Please quote exactly the lines below from the line containing "results.cfg, run 1" to the line containing "critPathCaptureType = flop", both lines included, and nothing else.

◆ ◆ ◆ ◆

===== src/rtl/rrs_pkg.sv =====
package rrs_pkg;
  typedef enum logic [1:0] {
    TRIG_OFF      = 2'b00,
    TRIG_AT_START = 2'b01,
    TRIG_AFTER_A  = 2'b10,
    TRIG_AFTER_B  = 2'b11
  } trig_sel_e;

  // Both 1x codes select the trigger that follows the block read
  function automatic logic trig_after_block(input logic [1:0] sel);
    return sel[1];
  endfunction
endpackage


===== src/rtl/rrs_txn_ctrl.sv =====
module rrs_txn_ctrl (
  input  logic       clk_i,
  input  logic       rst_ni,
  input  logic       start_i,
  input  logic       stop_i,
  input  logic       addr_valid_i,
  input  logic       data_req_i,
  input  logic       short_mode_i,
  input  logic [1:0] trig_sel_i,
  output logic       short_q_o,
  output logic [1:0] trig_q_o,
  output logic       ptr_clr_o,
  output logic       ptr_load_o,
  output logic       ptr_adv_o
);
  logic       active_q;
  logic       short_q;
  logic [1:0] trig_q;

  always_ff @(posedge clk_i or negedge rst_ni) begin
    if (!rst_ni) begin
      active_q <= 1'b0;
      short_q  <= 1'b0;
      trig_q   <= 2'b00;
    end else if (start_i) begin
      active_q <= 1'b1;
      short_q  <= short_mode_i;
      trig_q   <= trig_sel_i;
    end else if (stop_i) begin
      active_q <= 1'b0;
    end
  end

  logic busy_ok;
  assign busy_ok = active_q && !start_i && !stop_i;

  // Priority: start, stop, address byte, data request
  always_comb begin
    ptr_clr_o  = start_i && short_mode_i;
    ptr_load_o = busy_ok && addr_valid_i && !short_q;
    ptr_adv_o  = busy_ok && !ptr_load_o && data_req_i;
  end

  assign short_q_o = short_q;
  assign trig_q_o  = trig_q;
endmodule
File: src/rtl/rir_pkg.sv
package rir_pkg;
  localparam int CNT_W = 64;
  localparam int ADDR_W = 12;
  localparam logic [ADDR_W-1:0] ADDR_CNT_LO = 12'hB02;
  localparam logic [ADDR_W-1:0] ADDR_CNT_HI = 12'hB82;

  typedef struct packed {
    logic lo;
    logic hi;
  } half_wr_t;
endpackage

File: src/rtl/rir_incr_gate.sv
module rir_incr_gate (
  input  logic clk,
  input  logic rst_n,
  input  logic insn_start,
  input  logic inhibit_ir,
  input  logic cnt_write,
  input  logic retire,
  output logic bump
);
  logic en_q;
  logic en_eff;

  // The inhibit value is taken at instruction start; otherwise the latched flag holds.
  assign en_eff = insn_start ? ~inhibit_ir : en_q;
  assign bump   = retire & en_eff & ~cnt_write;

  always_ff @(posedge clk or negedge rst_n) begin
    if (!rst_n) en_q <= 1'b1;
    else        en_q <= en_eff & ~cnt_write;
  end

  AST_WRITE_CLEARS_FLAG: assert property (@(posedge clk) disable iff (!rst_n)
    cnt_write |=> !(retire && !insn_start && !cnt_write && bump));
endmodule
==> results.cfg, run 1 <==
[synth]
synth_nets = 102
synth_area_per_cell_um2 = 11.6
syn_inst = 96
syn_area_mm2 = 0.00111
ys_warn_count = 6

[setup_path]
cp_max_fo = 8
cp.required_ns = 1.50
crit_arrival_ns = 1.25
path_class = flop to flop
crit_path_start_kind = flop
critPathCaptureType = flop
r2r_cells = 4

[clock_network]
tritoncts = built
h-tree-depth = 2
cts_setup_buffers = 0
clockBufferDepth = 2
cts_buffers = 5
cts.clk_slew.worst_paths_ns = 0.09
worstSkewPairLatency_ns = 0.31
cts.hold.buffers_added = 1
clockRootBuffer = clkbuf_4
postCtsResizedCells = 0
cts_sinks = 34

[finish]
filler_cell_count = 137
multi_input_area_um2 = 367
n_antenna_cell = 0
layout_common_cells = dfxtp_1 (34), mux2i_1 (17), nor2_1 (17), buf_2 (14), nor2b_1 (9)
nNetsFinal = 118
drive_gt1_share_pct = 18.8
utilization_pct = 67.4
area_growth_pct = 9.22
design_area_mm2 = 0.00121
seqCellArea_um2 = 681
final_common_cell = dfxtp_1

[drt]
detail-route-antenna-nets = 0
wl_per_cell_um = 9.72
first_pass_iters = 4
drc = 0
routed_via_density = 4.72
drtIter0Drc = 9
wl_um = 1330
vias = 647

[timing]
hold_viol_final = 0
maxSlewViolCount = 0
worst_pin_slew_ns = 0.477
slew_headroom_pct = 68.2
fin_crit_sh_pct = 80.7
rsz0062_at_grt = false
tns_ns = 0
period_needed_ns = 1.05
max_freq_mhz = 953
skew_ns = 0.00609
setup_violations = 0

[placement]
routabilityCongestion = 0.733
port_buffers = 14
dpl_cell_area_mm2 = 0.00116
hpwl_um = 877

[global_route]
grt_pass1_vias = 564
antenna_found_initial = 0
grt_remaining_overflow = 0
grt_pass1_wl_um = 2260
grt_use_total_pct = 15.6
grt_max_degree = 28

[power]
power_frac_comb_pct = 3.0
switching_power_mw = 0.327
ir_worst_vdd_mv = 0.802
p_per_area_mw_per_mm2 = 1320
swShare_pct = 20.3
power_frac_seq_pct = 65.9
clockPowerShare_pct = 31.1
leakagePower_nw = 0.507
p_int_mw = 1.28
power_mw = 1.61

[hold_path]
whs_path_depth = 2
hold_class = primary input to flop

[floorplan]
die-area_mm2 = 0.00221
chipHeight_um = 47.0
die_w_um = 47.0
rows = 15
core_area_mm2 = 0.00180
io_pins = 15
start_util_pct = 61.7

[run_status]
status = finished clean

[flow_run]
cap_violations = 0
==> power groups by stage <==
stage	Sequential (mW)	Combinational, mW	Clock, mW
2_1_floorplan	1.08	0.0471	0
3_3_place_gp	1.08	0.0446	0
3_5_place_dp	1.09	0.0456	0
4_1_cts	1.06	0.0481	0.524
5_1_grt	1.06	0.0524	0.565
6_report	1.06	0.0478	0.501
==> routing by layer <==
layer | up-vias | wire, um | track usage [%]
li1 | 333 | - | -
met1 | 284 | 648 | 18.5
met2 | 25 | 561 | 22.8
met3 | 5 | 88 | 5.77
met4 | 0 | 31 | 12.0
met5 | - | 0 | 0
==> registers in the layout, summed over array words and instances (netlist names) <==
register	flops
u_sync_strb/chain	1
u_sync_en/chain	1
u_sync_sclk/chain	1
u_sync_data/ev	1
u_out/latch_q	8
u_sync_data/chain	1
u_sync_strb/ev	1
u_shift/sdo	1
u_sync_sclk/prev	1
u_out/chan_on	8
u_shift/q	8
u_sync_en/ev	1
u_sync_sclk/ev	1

◆ ◆ ◆ ◆

## Response to this task
==> results.cfg, run 1 <==
[synth]
synth_nets = 102
synth_area_per_cell_um2 = 11.6
syn_inst = 96
syn_area_mm2 = 0.00111
ys_warn_count = 6

[setup_path]
cp_max_fo = 8
cp.required_ns = 1.50
crit_arrival_ns = 1.25
path_class = flop to flop
crit_path_start_kind = flop
critPathCaptureType = flop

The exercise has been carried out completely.